落とせ!難攻不落の姫路城!!24
そこには数千の様々な種類の動物達が待ち構えていたからだ。
「次は此奴等と戦って貰うぞホッホッホッ」
いつの間にか、動物達の先頭に現れた鎧武者が言う。
「おい鎧武者!これはいくら何でも多勢に無勢だろ!」
「いやいやそんな事はない。お主は此奴等が二足歩行しておることから精霊じゃと思っておるようじゃが違うぞ。此奴等はワシが力を与えて二足歩行にしておるだけのただの霊じゃ。大して強くない。じゃから逆にお前達にハンデをかす。お前達はこの剣で此奴等とチャンバラをして貰う」
鎧武者が右手を前に掲げると沙織達の前に、剣がドサドサッと現れた。
「なんだこりゃ?オモチャの剣か?」
「まあ見た目はな。しかしそれはワシの特別製よ。それで斬られた者は、傷を負うことには変わりは無いが、軽い怪我しか負わぬようにしておる。そして斬られた者は戦闘不能とみなし、広場の端に強制移動されるというオマケ付きじゃ」
「チッ聞くんじゃなかったぜ。化物が!」
「褒め言葉として受け取っておこう。しかしお前達はやはり面白い。これだけの力を見せようとも、ワシの首を獲ることを全く諦めておらぬホッホッホッ」
「当たり前ッス。天守閣でお前の首をとるのはこのサヤカッス!良く覚えておくッスよ」
「うむうむ元気があってよろしい!では一分後に始める。各々準備をせい」
沙織達は鎧武者が準備した刀を持つ。
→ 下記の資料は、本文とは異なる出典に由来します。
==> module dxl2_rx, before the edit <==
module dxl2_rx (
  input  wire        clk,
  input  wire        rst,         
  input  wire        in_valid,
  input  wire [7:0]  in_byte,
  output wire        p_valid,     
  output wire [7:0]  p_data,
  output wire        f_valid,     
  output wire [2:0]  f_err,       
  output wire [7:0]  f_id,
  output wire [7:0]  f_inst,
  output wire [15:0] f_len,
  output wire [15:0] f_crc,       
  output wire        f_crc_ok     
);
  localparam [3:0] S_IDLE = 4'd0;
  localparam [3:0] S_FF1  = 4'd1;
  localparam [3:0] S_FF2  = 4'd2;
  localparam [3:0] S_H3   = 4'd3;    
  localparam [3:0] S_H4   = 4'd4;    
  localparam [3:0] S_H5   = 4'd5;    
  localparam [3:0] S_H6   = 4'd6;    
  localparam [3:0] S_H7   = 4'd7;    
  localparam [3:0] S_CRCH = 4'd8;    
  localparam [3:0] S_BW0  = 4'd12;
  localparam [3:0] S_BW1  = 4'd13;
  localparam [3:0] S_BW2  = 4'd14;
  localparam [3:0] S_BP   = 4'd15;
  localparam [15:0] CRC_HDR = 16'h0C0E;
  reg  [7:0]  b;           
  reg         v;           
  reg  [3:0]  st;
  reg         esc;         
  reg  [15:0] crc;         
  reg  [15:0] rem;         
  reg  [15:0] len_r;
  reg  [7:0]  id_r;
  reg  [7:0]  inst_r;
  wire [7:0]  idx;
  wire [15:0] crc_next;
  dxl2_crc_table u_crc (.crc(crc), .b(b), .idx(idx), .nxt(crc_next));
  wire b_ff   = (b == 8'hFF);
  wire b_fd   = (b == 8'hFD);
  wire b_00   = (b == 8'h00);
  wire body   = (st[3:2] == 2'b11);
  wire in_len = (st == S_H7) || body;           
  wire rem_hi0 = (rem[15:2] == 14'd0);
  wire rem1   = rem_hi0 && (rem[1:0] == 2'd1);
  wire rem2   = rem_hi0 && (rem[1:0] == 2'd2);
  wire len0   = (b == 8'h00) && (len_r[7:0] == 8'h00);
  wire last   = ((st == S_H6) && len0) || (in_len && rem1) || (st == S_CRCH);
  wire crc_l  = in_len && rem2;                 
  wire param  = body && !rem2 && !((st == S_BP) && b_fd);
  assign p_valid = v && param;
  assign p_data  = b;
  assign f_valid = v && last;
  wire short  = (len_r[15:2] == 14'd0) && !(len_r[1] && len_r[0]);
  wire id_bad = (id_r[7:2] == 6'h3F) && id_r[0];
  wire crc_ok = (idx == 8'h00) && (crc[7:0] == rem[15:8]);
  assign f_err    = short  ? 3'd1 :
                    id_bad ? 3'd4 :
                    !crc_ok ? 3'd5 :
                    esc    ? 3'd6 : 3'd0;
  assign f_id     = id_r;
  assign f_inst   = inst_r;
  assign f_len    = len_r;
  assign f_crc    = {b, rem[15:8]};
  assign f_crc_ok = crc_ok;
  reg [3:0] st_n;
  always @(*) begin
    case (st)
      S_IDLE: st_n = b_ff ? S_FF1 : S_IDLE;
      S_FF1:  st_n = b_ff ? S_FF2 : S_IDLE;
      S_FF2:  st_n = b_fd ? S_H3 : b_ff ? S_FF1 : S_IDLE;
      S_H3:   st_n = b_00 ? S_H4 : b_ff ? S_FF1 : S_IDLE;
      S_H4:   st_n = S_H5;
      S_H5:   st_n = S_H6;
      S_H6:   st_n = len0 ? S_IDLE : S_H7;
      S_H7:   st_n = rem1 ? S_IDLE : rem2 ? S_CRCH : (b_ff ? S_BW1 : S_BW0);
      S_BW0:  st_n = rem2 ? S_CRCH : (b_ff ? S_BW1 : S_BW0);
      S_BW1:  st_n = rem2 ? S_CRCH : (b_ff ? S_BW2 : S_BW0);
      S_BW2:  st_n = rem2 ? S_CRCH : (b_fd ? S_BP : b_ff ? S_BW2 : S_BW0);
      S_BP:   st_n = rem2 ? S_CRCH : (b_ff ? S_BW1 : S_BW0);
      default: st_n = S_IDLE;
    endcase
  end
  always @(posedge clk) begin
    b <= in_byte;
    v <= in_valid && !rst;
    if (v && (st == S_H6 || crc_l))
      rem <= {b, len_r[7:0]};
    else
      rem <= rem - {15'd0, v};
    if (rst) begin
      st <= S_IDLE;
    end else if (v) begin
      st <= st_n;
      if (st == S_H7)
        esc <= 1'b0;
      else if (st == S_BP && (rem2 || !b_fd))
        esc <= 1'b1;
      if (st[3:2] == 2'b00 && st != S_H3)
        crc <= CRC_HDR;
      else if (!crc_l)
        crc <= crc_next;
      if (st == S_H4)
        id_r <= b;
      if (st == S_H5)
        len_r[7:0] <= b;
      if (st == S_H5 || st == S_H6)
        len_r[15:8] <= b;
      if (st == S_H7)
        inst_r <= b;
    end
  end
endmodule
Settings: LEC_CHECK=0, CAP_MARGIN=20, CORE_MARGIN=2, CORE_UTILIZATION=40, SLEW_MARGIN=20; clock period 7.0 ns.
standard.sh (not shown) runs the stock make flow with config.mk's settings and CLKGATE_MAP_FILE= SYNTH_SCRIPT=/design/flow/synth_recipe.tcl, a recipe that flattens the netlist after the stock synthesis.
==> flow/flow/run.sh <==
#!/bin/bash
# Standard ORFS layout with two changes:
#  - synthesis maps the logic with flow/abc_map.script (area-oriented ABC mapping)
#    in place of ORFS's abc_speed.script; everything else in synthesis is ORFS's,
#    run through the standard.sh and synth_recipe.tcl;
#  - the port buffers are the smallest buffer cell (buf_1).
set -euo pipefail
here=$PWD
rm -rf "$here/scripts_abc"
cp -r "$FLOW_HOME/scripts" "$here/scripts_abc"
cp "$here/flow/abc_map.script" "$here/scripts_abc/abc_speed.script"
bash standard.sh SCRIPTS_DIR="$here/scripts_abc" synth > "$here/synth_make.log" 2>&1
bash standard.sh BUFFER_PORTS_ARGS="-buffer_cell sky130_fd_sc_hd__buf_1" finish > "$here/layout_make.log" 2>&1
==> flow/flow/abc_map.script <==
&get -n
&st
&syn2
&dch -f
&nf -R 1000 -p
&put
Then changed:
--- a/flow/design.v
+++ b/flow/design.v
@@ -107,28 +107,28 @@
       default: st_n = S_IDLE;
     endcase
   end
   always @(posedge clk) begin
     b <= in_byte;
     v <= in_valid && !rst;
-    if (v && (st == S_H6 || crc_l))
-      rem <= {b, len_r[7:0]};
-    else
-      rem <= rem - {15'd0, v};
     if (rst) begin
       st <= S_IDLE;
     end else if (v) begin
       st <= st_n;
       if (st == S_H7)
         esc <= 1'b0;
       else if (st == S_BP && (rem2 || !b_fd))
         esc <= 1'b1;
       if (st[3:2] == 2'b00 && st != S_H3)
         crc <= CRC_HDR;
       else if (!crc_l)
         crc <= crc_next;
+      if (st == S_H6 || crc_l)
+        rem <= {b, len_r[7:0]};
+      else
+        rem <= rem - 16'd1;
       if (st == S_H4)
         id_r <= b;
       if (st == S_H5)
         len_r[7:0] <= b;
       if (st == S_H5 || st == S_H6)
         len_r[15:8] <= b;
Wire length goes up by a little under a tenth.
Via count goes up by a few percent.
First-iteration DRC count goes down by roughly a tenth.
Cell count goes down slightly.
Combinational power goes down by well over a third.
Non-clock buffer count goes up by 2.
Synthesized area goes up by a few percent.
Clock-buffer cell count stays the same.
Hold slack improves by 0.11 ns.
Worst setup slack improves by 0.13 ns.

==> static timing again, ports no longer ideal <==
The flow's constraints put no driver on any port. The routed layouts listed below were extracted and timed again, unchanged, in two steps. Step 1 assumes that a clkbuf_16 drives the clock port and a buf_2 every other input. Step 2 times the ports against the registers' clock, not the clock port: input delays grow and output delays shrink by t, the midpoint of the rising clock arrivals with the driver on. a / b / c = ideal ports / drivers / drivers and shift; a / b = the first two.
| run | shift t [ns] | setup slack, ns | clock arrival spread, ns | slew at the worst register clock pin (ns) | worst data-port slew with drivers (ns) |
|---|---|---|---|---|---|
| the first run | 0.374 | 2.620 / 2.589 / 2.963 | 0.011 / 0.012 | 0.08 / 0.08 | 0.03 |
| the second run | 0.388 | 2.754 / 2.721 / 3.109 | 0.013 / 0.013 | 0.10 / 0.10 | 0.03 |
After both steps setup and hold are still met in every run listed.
Source: an optimization exercise on an open RTL-to-GDS flow (aim: small area and a short achievable clock period). Production flows keep margins and buffers that such runs may drop. Where RTL was checked, it was by simulation tests only, not by an equivalence proof against the original. No activity file was given, so power comes from the tool's default toggle rates.

==> 06-15: inputs <==
==> flow/design.v (excerpt) <==
module ava_core (
    input  wire        clk,
    input  wire        rst,           
    input  wire [15:0] prog_len,      
    output wire [15:0] prog_addr,     
    input  wire [7:0]  prog_data,     
    output reg  [31:0] stk_w_data,
    output reg         stk_w_valid,
    input  wire        stk_w_ready,
    input  wire [31:0] stk_r_data,
    input  wire        stk_r_valid,
    output reg         stk_r_ready,
    output reg  [7:0]  out_data,
    output reg         out_valid,
    input  wire        out_ready,
    output wire        halt,
    output wire        fault,
    output wire [2:0]  cause,
    output wire        push_lost,
    output wire        out_lost
);
export LEC_CHECK = 0
export CAP_MARGIN = 20
export CORE_MARGIN = 2
export CORE_UTILIZATION = 55
export SETUP_SLACK_MARGIN = 4.7
export SLEW_MARGIN = 20
export SYNTH_HIERARCHICAL = 1
create_clock -name core_clock -period 10.0 [get_ports {clk}]
standard.sh (not shown) runs the stock make flow with config.mk's settings and CLKGATE_MAP_FILE= SYNTH_SCRIPT=/design/flow/synth_recipe.tcl, a recipe that flattens the netlist after the stock synthesis.
==> flow/flow/run.sh <==
#!/bin/bash
# The standard layout, with plain buffers (not delay cells) on the ports.
set -euo pipefail
export BUFFER_PORTS_ARGS="-buffer_cell sky130_fd_sc_hd__buf_2"
bash standard.sh finish > standard_flow.log 2>&1
==> 07-23 (differences from 06-15) <==
--- a/flow/design.v
+++ b/flow/design.v
@@ -563,31 +563,18 @@
         case (fb1[1:0])
             2'd0: slot_rd = slot0;
             2'd1: slot_rd = slot1;
             2'd2: slot_rd = slot2;
             default: slot_rd = slot3;
         endcase
     end
-    wire pop_any = s_letw || s_print || s_alu1 || s_alu3;
-    wire dec_lf_n, rq_n1, rq_n2, rq_n3, rq_n4, rq_dec, rq_prt, rq_let, rq_pop, rq_ready, rq_out;
-    ava_nor3  rq_g1 (.a(fb[6]), .b(fb[5]), .c(fb[4]), .y(rq_n1));
-    ava_nor3  rq_g2 (.a(fb[3]), .b(fb[2]), .c(fb[0]), .y(rq_n2));
-    ava_nor3  rq_g3 (.a(fb[7]), .b(fb[6]), .c(fb[5]), .y(rq_n3));
-    ava_nor3  rq_g4 (.a(fb[4]), .b(fb[3]), .c(fb[2]), .y(rq_n4));
-    ava_and3  rq_g5 (.a(fb[7]), .b(fb[1]), .c(s_dec), .y(dec_lf_n));
-    ava_nand3 rq_g6 (.a(rq_n1), .b(rq_n2), .c(dec_lf_n), .y(rq_dec));
-    ava_nand2 rq_g7 (.a(s_print), .b(stk_r_valid), .y(rq_prt));
-    ava_nand2 rq_g8 (.a(rq_dec), .b(rq_prt), .y(rq_out));
-    ava_nand4 rq_g9 (.a(stk_r_valid), .b(s_let1), .c(rq_n3), .d(rq_n4), .y(rq_let));
-    ava_nand2 rq_g10 (.a(stk_r_valid), .b(pop_any), .y(rq_pop));
-    ava_nand2 rq_g11 (.a(rq_let), .b(rq_pop), .y(rq_ready));
     always @(*) begin
         stk_w_valid = s_pi2 || s_pv3 || s_alu4;
-        stk_r_ready = rq_ready;
-        out_valid   = rq_out;
+        stk_r_ready = stk_r_valid && (let_ok || s_print || s_alu1 || s_alu3);
+        out_valid   = (s_dec && fb == OPC_PRINT_LF) || (s_print && stk_r_valid);
         out_data    = s_print ? {stk_r_data[7:4] + 4'd3, stk_r_data[3:0]} : 8'h0a;
         if (s_pi2)
             stk_w_data = {16'd0, fb, fb1};
         else if (s_pv3)
             stk_w_data = slot_rd;
         else
             stk_w_data = alu_result;
@@ -738,22 +725,7 @@
 endmodule
 module ava_gc (
     input  wire g1, p1, g0,
     output wire g
 );
     assign g = g1 | (p1 & g0);
 endmodule
-module ava_nor3 (input wire a, b, c, output wire y);
-    assign y = ~(a | b | c);
-endmodule
-module ava_and3 (input wire a, b, c, output wire y);
-    assign y = a & b & c;
-endmodule
-module ava_nand2 (input wire a, b, output wire y);
-    assign y = ~(a & b);
-endmodule
-module ava_nand3 (input wire a, b, c, output wire y);
-    assign y = ~(a & b & c);
-endmodule
-module ava_nand4 (input wire a, b, c, d, output wire y);
-    assign y = ~(a & b & c & d);
-endmodule
==> qor_table.md <==
| Parameter | This run | Unit |
|---|---|---|
| Outcome | complete, no violations | - |
| Power attributed to combinational cells | 0.00331 | W |
| Wire length on met1 | 21,400 | µm |
| Largest net degree at the start of global routing | 36 | - |
Source of the figures above: 06-15
Source: an optimization exercise on an open RTL-to-GDS flow (aim: small area, a short achievable clock period and few clock cycles per item). Production flows keep margins and buffers that such runs may drop. Where RTL was checked, it was by simulation tests only, not by an equivalence proof against the original.

==> branch cedar: inputs <==
==> flow/design.v (excerpt) <==
module aes_ecb_core (
  input              clk,
  input              rst,         
  input              key_load,    
  input      [1:0]   key_len,
  input      [255:0] key_in,
  input              blk_start,   
  input              decrypt,     
  input      [127:0] blk_in,
  output             ready,
  output reg         done,        
  output     [127:0] blk_out
);
  reg          ph;        
  reg  [1:0]   klen;      
  reg  [255:0] k0;        
  reg          k0x;       
  reg  [255:0] ke;        
  reg          kev;       
  reg  [127:0] ib;
  reg          ibv;
  reg          ibdec;
  reg  [127:0] x, y, ob;
  reg          xv, yv;
  reg  [127:0] rk;        
  reg          sdec;      
  reg          slast;     
  reg  [1:0]   sdec_p;    
  reg  [1:0]   sdec_n;    
  reg          slast_p;   
  reg          slast_n;   
  reg  [255:0] kr;        
  reg  [31:0]  ks;        
  reg  [31:0]  kt;        
  reg  [24:0]  kctl;      
  reg  [3:0]   kn;        
  reg          pact;      
  reg          kext;      
  reg          kprep;     
  reg          pdec;      
  reg  [1:0]   pklen;
  reg          ecap;      
  reg          jstart;    
  wire [3:0] knr = (klen == 2'd0) ? 4'd10 : (klen == 2'd1) ? 4'd12 : 4'd14;
  wire [3:0] pnr = (pklen == 2'd0) ? 4'd10 : (pklen == 2'd1) ? 4'd12 : 4'd14;
  wire       last_n = (kn == (pdec ? 4'd0 : pnr));    
  wire [31:0]  t;
  wire [127:0] nw;
  aes_key_sub  u_ksub (.sin(ks), .rot(kctl[8]), .rcon(kctl[7:0]), .t(t));
  aes_key_step u_kstp (.r(kr), .t(kt), .ctl(kctl), .nw(nw));
  wire [255:0] kr_next = {kr[127:0], nw};
  wire [127:0] s1, s2, u;
  ...
clock: 11.0 ns
lec_check: 0
cap_margin: 20
core_margin: 2
core_utilization: 40
place_density: 0.55
slew_margin: 20
synth_hierarchical: 1
run.sh (not shown) runs the stock make flow with config.mk's settings and CLKGATE_MAP_FILE= SYNTH_SCRIPT=/design/flow/synth_recipe.tcl, a recipe that flattens the netlist after the stock synthesis.
==> branch violet: changes against branch cedar <==
--- a/flow/design.v
+++ b/flow/design.v
@@ -312,29 +312,32 @@
   aes_x8 u_q2 (.a(a3), .b(p01), .y(q2));
   aes_x8 u_q3 (.a(a0), .b(p12), .y(q3));
   aes_x8 u_y0 (.a(q0), .b(x0), .y(y0));
   aes_x8 u_y1 (.a(q1), .b(x1), .y(y1));
   aes_x8 u_y2 (.a(q2), .b(x2), .y(y2));
   aes_x8 u_y3 (.a(q3), .b(x3), .y(y3));
 endmodule
-module aes_corr (
+module aes_p_col (
   input  [7:0] a0, a1, a2, a3,
-  output [7:0] w, z
+  input        dec,
+  output [7:0] y0, y1, y2, y3
 );
-  function [7:0] m4(input [7:0] a);    
-    m4 = {a[5:0], 2'b00} ^ (a[7] ? 8'h36 : 8'h00) ^ (a[6] ? 8'h1b : 8'h00);
-  endfunction
-  function [7:0] m8(input [7:0] a);    
-    m8 = {a[4:0], 3'b000} ^ (a[7] ? 8'h6c : 8'h00) ^ (a[6] ? 8'h36 : 8'h00) ^ (a[5] ? 8'h1b : 8'h00);
-  endfunction
-  wire [7:0] e = a0 ^ a2;
-  wire [7:0] f = a1 ^ a3;
-  wire [7:0] s8 = m8(e ^ f);
-  assign w = s8 ^ m4(e);
-  assign z = s8 ^ m4(f);
+  wire [7:0] e, f, e2, f2, e4, f4;
+  aes_x8 u_e (.a(a0), .b(a2), .y(e));
+  aes_x8 u_f (.a(a1), .b(a3), .y(f));
+  aes_xt u_e2 (.a(e), .y(e2));
+  aes_xt u_e4 (.a(e2), .y(e4));
+  aes_xt u_f2 (.a(f), .y(f2));
+  aes_xt u_f4 (.a(f2), .y(f4));
+  wire [7:0] u = e4 & {8{dec}};
+  wire [7:0] v = f4 & {8{dec}};
+  aes_x8 u_y0 (.a(a0), .b(u), .y(y0));
+  aes_x8 u_y1 (.a(a1), .b(v), .y(y1));
+  aes_x8 u_y2 (.a(a2), .b(u), .y(y2));
+  aes_x8 u_y3 (.a(a3), .b(v), .y(y3));
 endmodule
 module aes_round_pre (
   input  [127:0] st_in,
   input          enc,
   output [127:0] u
 );
   genvar i;
@@ -359,48 +362,47 @@
       aes_sbox u_sbox (.x(u[127-8*i -: 8]), .y(sy[127-8*i -: 8]));
     end
   endgenerate
 endmodule
 module aes_round2 (
   input  [127:0] sy,
   input  [127:0] rkey,
-  input  [3:0]   dec,
-  input  [1:0]   last,
+  input          enc,
+  input          last,
   output [127:0] st_out
 );
   function [7:0] inv_aff(input [7:0] b);
     inv_aff = {b[6:0], b[7]} ^ {b[4:0], b[7:5]} ^ {b[1:0], b[7:2]} ^ 8'h05;
   endfunction
   wire [127:0] sb;     
   wire [127:0] ark;    
   wire [127:0] y;      
+  wire [127:0] m;      
   wire [127:0] mc;
-  wire [127:0] kk;     
-  wire [127:0] mk;
+  wire [127:0] mk;     
   genvar i;
   generate
     for (i = 0; i < 16; i = i + 1) begin : g_byte
-      localparam integer C = i / 4;
-      assign sb[127-8*i -: 8] = dec[C] ? inv_aff(sy[127-8*i -: 8]) : sy[127-8*i -: 8];
+      assign sb[127-8*i -: 8] = enc ? sy[127-8*i -: 8] : inv_aff(sy[127-8*i -: 8]);
       aes_x8 u_ark (.a(sb[127-8*i -: 8]), .b(rkey[127-8*i -: 8]), .y(ark[127-8*i -: 8]));
-      assign y[127-8*i -: 8] = dec[C] ? ark[127-8*i -: 8] : sb[127-8*i -: 8];
-      aes_x8 u_mk (.a(mc[127-8*i -: 8]), .b(kk[127-8*i -: 8]), .y(mk[127-8*i -: 8]));
-      assign st_out[127-8*i -: 8] = last[C / 2] ? ark[127-8*i -: 8] : mk[127-8*i -: 8];
+      assign y[127-8*i -: 8] = enc ? sb[127-8*i -: 8] : ark[127-8*i -: 8];
+      aes_x8 u_mk (.a(mc[127-8*i -: 8]), .b(rkey[127-8*i -: 8] & {8{enc}}), .y(mk[127-8*i -: 8]));
     end
     for (i = 0; i < 4; i = i + 1) begin : g_mix
-      wire [7:0] w, z;
-      aes_corr u_corr (.a0(y[127-32*i -: 8]), .a1(y[119-32*i -: 8]),
-                       .a2(y[111-32*i -: 8]), .a3(y[103-32*i -: 8]), .w(w), .z(z));
-      assign kk[127-32*i -: 32] = dec[i] ? {w, z, w, z} : rkey[127-32*i -: 32];
-      aes_mc_col u_mc (.a0(y[127-32*i -: 8]), .a1(y[119-32*i -: 8]),
-                       .a2(y[111-32*i -: 8]), .a3(y[103-32*i -: 8]),
+      aes_p_col u_p (.a0(y[127-32*i -: 8]), .a1(y[119-32*i -: 8]),
+                     .a2(y[111-32*i -: 8]), .a3(y[103-32*i -: 8]), .dec(~enc),
+                     .y0(m[127-32*i -: 8]), .y1(m[119-32*i -: 8]),
+                     .y2(m[111-32*i -: 8]), .y3(m[103-32*i -: 8]));
+      aes_mc_col u_mc (.a0(m[127-32*i -: 8]), .a1(m[119-32*i -: 8]),
+                       .a2(m[111-32*i -: 8]), .a3(m[103-32*i -: 8]),
                        .y0(mc[127-32*i -: 8]), .y1(mc[119-32*i -: 8]),
                        .y2(mc[111-32*i -: 8]), .y3(mc[103-32*i -: 8]));
     end
   endgenerate
+  assign st_out = last ? ark : mk;
 endmodule
 module aes_key_ctl (
   input             dec,
   input      [1:0]  klen,
   input      [3:0]  rnd,
   output reg [24:0] ctl
 );
@@ -622,42 +624,36 @@
   reg          ibv;
   reg          ibdec;
   reg  [127:0] x, y, ob;
   reg          xv, yv;
   reg  [127:0] rk;        
   reg          sdec;      
   reg          slast;     
-  reg  [1:0]   sdec_p;    
-  reg  [1:0]   sdec_n;    
-  reg          slast_p;   
-  reg          slast_n;   
   reg  [255:0] kr;        
   reg  [31:0]  ks;        
   reg  [31:0]  kt;        
   reg  [24:0]  kctl;      
   reg  [3:0]   kn;        
   reg          pact;      
   reg          kext;      
   reg          kprep;     
   reg          pdec;      
   reg  [1:0]   pklen;
   reg          ecap;      
   reg          jstart;    
   wire [3:0] knr = (klen == 2'd0) ? 4'd10 : (klen == 2'd1) ? 4'd12 : 4'd14;
   wire [3:0] pnr = (pklen == 2'd0) ? 4'd10 : (pklen == 2'd1) ? 4'd12 : 4'd14;
-  wire       last_n = (kn == (pdec ? 4'd0 : pnr));    
   wire [31:0]  t;
   wire [127:0] nw;
   aes_key_sub  u_ksub (.sin(ks), .rot(kctl[8]), .rcon(kctl[7:0]), .t(t));
   aes_key_step u_kstp (.r(kr), .t(kt), .ctl(kctl), .nw(nw));
   wire [255:0] kr_next = {kr[127:0], nw};
   wire [127:0] s1, s2, u;
   aes_round1 u_r1 (.u(x), .sy(s1));
-  aes_round2 u_r2 (.sy(y), .rkey(rk), .dec({sdec_p[0], ~sdec_n[0], sdec_p[1], ~sdec_n[1]}),
-                   .last({slast_p, ~slast_n}), .st_out(s2));
+  aes_round2 u_r2 (.sy(y), .rkey(rk), .enc(~sdec), .last(slast), .st_out(s2));
   aes_round_pre u_pre (.st_in((go_a | go_b) ? (ib ^ rk0) : s2),
                        .enc((go_a | go_b) ? ~ibdec : ~sdec), .u(u));
   wire [127:0] rk0 = ibdec ? {ke[159:128], ke[191:160], ke[223:192], ke[255:224]} : k0[255:128];
   wire kfree   = ~kext & ~kprep & (~pact | slast);
   wire can_go  = ~ph & kfree & ibv;
   wire go_ext  = can_go & ~k0x;
   wire go_prep = can_go & k0x & ibdec & ~kev;
@@ -688,19 +684,15 @@
     kt <= t;
     ks <= ks_n;
     kctl <= kctl_n;
     if (fin) ob <= s2;
     if (ph) begin
       rk    <= pdec ? {kr[31:0], kr[63:32], kr[95:64], kr[127:96]} : kr[127:0];
       sdec  <= pdec;
-      slast <= last_n;
-      sdec_p  <= {pdec, pdec_n};
-      sdec_n  <= {~pdec, ~pdec_n};
-      slast_p <= last_n;
-      slast_n <= ~last_n;
+      slast <= (kn == (pdec ? 4'd0 : pnr));
     end
   end
   always @(posedge clk) begin
     if (rst) begin
       ph     <= 1'b0;
       xv     <= 1'b0;
       yv     <= 1'b0;
==> comparison table <==
quantity	branch cedar	branch violet
Layout clock buffers	231	238
Core box area	293100 um^2	290300 um^2
Multi-input gate area	70530 um^2	69400 um^2
Result of the run	complete, no violations	complete, no violations
Layout buffering overhead excluding clock cells	0.04940	0.04887
CP endpoint	ks[7]$_DFF_P_	ready
Non-filler instance count after layout	15291	15381
Arrival time of the worst setup path	7.57 ns	4.72 ns
FF-to-FF Start	slast_p$_DFFE_PP_	sdec$_DFFE_PP_
Grt met2 use	0.4632	0.4614
Via count	85980	85138
Maximum net fanout on the critical path	183	39
Die outline width	546.1 um	543.8 um
Delay of the slowest cell on the worst path	0.63 ns	0.93 ns
Testbench counts of branch violet, summed over its fixed seeds: cycles 16,253, items 1,080.
The RTL of branch cedar was laid out without a check of its function.

==> what the ideal ports hide <==
Ports are ideal in the flow. The routed layouts listed here were re-timed in OpenROAD.
Step 1 assumes that a clkbuf_16 drives the clock port and a buf_2 every other input.
Step 2 also shifts input and output timing later by t, the mid clock arrival at the registers, as if the neighbouring blocks saw the same clock.
a / b / c = ideal / step 1 / step 2; a / b = the first two.
run	shift t [ns]	setup WS [ns]	slew at the worst register clock pin (ns)	cell pins on the clock port's net
branch cedar	0.976	4.214 / 4.139 / 4.214	0.07 / 0.07	1
branch violet	0.969	4.083 / 3.978 / 4.362	0.07 / 0.07	1
After both steps setup and hold are still met in every run listed.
アダムやアポロ用に短い刀も用意してあった。
「ウィングは間に合わなかったか」
「チッあの馬鹿が!一番槍の栄誉を受けとっておきながら間に合わんとは情けない奴だ」
「サヤカちゃん、どうする?」
「じゃあ、清本殿達を真ん中に置いて、十二時の方向を沙織さん、三時の方向をアダム、六時の方向をアリタン、九時の方向をアポロとサヤカが受け持つというのはどうッスか?」
「まあそれが良いだろうな。アリタンはどう思う?」
「私もサヤカの策に賛成です。しかし清本殿達の真上が手薄になってしまうのが問題ですね。こんな刀を使わなくてもいいならアダムさんや私がカバー出来るのですが」
「そうだな。じゃあキヨタン達を何らかの方法で狙ってきた時は、サヤカーンが中に入って対処するってのはどうだ?外側はサオリン、アリタン、俺で三角形を作ってガードすることになるが」
「いいッスねそれ」
「私もサヤカちゃんとアダムの策に賛成!」
「私もそれがベストの策と思います。ウィングめ、沙織さんに迷惑をかけおって!ただではすまさん!」
「大丈夫、私は大丈夫ですから白百合さん!ウィングさんもすぐ来てくれますよ。それまで頑張りましょ!」
「おお~なんとお優しい。やはり沙織さんは女神―」
その時、白百合のハンズフリー受信機にウィングから通信が入る
「待たせたな白百―」
「殺すぞ!」
白百合は秒で切る。
「えっ!?アッアリタン今の・・・」
「なんでもありません沙織さん」
再び呼び出し音が鳴る。白百合は眉間に皺を寄せ、舌打ちをしながら応答ボタンを押す。
「コラ白百合!なんで切るんだよ!」
「あ?沙織さんとの会話に割って入りやがってお前死にたいのか!」
「なんでだよ!なんで味方に殺されるんだよ!ここはギリギリ間に合った俺をけなしながらも褒めるとこじゃないの?」
「知らん。お前抜きの作戦はもう出来ている。それに間に合っただと?寝言を抜かすな!ここにいないではないか!あと三十秒で合戦が始まるのだ。この期に及んでまだこの場にいないお前の事など考えている暇などない。切るぞ」
「ちょっ待て待て!あと三十秒後か。頼む!状況を簡潔に教えてくれ」
「・・・三の丸広場。霊数千体とチャンバラだ!」
「了解。やはり俺が一番槍を貰う!」
それだけ言うとウィングは通信を切った。
「あの野郎!何を勝手な事を!」
「まあまあアリタン落ち着いて。そんなにオーラを乱しちゃ清本さん達を守れませんよ」
「そっそうですね。アイツの事でオーラを乱すなんて時間の無駄でした。私達はあんな奴のことなんか無視して作戦通り頑張りましょう」
両軍が静かに対峙する。残り五秒。
まるでダイナマイトの導火線が火薬に引火する直前の緊張感が三の丸広場に充満する。